→ TASK BRIEF
Only the lines from the one containing "synthCells = 4849" through the one containing "seqPwrFrac_pct = 39.5" should be printed, exactly as they appear below, with both ends included.

● ● ● ●

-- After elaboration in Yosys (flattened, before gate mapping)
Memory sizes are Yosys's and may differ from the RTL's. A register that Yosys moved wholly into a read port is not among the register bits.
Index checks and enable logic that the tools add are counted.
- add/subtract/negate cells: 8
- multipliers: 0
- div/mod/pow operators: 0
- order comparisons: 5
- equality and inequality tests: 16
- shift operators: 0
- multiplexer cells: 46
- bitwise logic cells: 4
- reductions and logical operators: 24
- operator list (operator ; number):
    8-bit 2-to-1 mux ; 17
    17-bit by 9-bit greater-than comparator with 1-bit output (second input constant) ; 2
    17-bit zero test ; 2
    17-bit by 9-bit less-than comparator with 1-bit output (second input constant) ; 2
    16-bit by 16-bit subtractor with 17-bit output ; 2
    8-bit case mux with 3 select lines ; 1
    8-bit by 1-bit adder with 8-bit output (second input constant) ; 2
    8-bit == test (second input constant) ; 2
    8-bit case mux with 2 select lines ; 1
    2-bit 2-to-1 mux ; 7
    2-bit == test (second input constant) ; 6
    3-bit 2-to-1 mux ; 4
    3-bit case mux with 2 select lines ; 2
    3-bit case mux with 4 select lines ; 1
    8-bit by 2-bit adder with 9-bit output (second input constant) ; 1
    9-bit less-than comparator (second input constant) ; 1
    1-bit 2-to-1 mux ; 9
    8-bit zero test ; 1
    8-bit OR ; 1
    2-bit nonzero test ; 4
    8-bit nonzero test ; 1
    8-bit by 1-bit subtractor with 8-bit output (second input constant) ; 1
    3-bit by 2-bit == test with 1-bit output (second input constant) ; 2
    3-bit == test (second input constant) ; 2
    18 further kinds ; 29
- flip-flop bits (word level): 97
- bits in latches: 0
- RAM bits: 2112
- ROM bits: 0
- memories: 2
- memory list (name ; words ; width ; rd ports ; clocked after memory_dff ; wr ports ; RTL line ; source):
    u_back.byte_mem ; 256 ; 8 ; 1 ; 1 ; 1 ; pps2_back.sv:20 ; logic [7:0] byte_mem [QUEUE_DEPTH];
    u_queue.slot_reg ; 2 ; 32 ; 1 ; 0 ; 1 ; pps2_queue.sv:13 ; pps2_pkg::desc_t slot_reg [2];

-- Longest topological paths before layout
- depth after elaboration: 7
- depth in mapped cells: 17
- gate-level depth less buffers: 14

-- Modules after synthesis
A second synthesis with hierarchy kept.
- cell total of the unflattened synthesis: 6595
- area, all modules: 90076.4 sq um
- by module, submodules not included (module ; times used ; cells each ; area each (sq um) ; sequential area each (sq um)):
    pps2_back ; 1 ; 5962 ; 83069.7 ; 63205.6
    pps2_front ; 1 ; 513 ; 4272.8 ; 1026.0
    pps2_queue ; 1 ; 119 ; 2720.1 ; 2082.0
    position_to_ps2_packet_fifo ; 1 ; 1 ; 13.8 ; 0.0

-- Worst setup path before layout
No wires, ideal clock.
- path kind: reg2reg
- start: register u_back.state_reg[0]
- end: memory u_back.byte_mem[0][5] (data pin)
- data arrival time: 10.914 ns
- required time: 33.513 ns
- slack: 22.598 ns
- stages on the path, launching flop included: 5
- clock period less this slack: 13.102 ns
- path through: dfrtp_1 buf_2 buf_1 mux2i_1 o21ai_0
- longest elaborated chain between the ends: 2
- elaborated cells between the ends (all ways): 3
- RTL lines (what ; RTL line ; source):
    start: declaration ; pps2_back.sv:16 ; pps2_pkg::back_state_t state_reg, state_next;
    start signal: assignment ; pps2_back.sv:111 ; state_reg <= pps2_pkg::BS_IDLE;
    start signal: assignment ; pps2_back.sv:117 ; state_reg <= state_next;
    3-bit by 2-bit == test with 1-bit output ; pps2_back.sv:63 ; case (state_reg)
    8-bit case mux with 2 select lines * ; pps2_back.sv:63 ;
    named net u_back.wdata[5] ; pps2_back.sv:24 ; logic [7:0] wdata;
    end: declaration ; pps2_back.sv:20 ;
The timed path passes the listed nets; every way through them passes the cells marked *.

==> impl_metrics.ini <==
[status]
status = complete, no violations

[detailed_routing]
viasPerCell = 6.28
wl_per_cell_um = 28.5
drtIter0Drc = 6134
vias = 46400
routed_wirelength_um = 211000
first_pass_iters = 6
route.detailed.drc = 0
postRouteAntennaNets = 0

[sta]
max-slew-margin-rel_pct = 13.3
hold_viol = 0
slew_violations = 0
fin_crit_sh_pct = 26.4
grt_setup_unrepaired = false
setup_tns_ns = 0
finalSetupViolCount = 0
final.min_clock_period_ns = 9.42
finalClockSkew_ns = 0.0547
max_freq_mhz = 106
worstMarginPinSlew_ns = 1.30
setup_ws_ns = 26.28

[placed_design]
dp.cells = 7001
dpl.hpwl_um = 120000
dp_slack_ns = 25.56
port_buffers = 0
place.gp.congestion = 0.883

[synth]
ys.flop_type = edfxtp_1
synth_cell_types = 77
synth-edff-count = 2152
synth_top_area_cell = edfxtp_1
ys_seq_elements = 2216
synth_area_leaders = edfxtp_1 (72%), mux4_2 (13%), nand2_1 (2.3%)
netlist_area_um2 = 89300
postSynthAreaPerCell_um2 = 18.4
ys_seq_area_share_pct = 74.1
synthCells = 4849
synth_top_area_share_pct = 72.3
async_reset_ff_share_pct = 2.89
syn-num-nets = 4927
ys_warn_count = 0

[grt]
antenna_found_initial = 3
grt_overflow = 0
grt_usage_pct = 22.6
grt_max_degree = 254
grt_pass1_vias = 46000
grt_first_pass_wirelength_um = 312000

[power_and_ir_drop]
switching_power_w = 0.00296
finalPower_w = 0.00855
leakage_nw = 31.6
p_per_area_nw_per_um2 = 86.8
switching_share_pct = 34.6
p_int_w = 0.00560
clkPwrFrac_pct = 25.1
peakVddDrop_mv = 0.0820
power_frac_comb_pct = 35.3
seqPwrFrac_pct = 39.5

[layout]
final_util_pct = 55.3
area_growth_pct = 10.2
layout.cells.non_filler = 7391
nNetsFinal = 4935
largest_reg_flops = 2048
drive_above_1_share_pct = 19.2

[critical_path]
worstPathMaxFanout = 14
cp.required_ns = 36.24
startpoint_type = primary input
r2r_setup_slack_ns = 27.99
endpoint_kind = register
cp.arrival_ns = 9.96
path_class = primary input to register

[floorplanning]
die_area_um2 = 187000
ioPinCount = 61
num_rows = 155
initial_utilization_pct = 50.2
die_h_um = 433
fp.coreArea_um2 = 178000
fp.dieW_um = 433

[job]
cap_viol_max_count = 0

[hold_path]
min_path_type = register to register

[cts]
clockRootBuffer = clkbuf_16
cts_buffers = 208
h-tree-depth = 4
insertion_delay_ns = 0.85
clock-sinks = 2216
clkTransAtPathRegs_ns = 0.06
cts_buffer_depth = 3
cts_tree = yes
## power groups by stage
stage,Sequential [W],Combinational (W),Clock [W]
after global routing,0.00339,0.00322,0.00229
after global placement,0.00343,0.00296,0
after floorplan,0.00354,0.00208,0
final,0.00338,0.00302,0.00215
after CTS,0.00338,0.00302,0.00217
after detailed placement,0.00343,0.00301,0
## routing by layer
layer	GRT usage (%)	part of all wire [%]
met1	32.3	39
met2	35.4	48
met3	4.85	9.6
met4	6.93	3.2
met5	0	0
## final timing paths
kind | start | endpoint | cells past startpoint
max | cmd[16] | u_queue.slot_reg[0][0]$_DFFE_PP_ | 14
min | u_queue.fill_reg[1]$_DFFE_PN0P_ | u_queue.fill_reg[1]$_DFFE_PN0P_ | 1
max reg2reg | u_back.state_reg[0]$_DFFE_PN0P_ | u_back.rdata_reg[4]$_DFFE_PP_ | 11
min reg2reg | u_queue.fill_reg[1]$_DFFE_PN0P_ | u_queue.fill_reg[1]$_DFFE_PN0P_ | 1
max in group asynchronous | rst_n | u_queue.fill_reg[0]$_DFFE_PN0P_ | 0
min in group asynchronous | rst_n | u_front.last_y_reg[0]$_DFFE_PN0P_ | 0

● ● ● ●

→ RESPONSE
synthCells = 4849
synth_top_area_share_pct = 72.3
async_reset_ff_share_pct = 2.89
syn-num-nets = 4927
ys_warn_count = 0

[grt]
antenna_found_initial = 3
grt_overflow = 0
grt_usage_pct = 22.6
grt_max_degree = 254
grt_pass1_vias = 46000
grt_first_pass_wirelength_um = 312000

[power_and_ir_drop]
switching_power_w = 0.00296
finalPower_w = 0.00855
leakage_nw = 31.6
p_per_area_nw_per_um2 = 86.8
switching_share_pct = 34.6
p_int_w = 0.00560
clkPwrFrac_pct = 25.1
peakVddDrop_mv = 0.0820
power_frac_comb_pct = 35.3
seqPwrFrac_pct = 39.5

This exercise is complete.